* _Entries provided_
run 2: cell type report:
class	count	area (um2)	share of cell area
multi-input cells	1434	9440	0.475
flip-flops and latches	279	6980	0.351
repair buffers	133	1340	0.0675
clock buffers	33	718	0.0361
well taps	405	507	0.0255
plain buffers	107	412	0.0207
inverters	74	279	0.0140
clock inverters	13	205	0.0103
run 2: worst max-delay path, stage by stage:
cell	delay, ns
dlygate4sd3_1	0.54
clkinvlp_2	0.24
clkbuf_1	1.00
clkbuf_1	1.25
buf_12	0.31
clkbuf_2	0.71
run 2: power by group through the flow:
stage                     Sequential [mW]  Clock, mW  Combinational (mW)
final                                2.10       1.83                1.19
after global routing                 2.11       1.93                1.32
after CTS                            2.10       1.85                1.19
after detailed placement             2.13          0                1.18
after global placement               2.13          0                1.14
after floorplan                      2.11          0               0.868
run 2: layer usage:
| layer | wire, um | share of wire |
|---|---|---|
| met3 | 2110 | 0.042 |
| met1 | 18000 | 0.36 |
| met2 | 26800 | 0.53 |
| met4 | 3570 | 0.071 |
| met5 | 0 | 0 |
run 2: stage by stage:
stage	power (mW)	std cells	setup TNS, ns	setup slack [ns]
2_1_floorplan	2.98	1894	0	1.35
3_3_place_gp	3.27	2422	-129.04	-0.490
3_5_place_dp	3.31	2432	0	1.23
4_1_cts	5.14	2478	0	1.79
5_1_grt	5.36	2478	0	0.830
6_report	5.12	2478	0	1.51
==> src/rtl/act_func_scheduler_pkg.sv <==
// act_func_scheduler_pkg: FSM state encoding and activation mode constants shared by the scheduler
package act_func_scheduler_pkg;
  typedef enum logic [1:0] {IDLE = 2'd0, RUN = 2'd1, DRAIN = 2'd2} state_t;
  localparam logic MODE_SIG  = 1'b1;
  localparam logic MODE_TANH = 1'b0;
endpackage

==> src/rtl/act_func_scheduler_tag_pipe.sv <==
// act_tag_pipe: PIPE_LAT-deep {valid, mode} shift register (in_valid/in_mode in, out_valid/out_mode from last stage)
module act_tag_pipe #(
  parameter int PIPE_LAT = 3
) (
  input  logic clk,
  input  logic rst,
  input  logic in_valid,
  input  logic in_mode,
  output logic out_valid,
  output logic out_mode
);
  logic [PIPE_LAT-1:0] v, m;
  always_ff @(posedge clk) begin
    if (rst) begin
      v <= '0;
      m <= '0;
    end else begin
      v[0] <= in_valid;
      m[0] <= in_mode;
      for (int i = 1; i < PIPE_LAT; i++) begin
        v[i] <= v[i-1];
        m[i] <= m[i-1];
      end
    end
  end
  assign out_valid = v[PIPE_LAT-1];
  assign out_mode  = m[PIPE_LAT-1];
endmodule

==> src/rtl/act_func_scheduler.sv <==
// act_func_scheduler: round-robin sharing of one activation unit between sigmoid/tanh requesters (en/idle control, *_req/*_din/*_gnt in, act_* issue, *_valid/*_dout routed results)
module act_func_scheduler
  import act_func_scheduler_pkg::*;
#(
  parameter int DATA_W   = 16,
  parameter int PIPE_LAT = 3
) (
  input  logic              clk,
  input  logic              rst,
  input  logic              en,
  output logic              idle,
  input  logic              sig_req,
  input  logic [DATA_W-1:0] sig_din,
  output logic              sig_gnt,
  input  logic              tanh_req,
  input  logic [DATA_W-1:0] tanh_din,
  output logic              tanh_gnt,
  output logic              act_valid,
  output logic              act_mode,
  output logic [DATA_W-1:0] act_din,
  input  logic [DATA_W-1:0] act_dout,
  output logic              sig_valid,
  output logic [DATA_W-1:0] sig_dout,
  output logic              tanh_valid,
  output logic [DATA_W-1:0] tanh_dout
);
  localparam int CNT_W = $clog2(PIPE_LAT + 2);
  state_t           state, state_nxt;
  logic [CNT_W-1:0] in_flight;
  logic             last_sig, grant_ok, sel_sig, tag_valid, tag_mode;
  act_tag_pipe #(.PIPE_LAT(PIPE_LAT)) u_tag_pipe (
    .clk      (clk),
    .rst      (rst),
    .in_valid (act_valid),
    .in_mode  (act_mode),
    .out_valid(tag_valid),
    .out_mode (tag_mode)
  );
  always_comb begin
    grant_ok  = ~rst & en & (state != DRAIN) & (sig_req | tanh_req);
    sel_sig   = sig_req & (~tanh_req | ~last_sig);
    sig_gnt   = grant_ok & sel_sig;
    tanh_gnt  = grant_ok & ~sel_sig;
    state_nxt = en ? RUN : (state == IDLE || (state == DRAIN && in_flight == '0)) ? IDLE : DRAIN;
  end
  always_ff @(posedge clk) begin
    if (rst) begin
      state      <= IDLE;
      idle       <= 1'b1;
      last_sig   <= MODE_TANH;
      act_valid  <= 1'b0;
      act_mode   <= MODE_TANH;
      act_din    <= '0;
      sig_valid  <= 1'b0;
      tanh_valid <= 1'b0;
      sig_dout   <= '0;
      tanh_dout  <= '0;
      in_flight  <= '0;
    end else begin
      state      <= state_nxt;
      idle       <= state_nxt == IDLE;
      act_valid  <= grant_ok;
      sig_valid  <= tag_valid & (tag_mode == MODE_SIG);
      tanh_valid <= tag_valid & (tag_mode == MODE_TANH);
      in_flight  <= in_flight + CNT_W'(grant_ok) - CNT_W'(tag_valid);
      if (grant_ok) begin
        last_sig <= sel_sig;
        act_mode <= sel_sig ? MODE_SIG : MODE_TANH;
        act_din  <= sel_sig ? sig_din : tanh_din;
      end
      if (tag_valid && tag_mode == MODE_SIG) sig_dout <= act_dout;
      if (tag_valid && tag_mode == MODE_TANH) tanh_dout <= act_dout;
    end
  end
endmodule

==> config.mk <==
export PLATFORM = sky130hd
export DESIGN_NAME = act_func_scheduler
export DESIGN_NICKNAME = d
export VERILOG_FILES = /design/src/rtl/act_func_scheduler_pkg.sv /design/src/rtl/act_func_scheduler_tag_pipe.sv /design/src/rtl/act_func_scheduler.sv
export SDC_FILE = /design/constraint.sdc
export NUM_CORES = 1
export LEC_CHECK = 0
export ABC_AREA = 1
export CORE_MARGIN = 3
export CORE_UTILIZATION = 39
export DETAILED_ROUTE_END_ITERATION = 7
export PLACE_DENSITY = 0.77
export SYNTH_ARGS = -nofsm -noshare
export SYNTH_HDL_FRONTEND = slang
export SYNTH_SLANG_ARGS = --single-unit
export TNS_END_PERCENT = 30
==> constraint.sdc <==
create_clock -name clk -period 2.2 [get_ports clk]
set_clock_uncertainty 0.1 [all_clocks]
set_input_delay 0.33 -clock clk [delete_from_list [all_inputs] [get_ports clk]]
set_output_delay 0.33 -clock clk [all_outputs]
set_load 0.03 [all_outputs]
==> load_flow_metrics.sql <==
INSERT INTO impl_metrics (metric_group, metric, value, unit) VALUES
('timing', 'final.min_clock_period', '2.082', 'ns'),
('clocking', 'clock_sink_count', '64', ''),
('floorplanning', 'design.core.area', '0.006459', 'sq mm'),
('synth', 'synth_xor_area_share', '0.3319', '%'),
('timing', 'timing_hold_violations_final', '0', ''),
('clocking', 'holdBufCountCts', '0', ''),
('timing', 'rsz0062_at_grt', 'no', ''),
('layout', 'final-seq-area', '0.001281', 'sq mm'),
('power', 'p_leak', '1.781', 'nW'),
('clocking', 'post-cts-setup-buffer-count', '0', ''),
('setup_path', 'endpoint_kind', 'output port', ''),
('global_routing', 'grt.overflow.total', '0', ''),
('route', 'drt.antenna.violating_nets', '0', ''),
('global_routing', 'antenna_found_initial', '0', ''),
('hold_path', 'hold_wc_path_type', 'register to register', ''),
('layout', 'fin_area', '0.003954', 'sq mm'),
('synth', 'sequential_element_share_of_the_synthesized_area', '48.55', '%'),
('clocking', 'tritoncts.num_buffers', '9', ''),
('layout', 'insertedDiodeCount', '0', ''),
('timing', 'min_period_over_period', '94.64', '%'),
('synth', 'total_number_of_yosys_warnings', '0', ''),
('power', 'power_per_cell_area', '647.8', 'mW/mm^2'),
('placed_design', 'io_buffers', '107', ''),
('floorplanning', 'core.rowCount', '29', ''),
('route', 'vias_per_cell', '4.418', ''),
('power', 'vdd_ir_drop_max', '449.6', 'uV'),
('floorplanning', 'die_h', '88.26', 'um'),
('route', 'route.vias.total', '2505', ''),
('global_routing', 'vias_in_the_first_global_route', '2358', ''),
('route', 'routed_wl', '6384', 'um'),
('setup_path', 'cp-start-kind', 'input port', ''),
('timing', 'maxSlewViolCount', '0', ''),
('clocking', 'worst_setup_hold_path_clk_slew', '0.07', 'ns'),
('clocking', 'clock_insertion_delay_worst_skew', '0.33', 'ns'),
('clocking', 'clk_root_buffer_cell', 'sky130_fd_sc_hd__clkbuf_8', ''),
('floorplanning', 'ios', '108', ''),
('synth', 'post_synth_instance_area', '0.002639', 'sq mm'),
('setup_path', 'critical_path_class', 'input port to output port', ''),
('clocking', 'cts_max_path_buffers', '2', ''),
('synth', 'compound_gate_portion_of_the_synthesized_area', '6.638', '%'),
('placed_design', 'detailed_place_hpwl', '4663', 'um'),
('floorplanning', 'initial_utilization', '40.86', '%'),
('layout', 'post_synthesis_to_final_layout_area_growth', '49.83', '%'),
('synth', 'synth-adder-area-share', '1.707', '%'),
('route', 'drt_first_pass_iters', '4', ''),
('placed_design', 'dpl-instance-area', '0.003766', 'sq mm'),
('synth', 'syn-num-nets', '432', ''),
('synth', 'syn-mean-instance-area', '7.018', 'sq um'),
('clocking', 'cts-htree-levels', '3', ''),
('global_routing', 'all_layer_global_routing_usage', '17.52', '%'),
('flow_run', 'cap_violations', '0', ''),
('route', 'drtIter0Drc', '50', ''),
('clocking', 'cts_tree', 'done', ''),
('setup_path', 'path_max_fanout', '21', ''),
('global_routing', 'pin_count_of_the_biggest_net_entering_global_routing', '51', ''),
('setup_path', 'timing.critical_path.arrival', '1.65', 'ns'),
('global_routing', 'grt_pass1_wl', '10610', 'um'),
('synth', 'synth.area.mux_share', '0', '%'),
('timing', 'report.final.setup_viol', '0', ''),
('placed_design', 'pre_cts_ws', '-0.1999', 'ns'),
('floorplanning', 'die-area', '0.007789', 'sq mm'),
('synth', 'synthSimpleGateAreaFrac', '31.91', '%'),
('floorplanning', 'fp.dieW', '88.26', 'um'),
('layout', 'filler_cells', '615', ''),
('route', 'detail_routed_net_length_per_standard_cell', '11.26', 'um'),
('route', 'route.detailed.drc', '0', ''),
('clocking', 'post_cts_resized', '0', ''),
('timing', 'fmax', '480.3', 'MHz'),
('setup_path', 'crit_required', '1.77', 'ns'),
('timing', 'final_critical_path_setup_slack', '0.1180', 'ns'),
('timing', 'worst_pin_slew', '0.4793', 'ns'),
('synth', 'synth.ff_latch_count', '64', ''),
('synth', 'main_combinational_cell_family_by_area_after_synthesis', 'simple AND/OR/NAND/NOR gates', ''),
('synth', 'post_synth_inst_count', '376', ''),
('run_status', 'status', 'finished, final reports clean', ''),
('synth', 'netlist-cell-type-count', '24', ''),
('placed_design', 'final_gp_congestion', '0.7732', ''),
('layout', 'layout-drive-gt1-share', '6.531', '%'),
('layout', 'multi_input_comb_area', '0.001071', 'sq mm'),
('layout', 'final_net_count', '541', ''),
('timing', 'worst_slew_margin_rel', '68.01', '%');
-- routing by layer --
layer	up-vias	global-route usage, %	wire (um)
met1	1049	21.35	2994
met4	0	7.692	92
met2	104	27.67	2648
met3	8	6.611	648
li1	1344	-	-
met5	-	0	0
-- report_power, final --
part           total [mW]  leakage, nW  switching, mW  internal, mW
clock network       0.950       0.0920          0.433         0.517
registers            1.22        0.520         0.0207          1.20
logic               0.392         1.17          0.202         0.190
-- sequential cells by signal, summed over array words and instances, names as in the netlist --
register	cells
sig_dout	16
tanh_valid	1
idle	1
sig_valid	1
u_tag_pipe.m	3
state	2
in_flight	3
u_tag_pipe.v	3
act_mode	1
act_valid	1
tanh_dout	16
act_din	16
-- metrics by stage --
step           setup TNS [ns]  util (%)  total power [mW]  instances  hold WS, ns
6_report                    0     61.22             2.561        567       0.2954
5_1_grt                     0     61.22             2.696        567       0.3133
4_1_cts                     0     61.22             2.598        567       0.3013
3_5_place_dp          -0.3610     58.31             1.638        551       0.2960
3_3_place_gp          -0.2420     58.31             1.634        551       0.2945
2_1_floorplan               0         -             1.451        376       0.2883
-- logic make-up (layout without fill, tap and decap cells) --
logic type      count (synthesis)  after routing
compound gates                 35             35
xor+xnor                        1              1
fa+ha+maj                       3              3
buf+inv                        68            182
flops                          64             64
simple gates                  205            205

* _The problem_
Print again the lines of the entries above that fall between the line holding "after detailed placement" and the line holding "run 2: layer", inclusive, exactly as they stand.

* _Exercise solution_
after detailed placement             2.13          0                1.18
after global placement               2.13          0                1.14
after floorplan                      2.11          0               0.868
run 2: layer usage:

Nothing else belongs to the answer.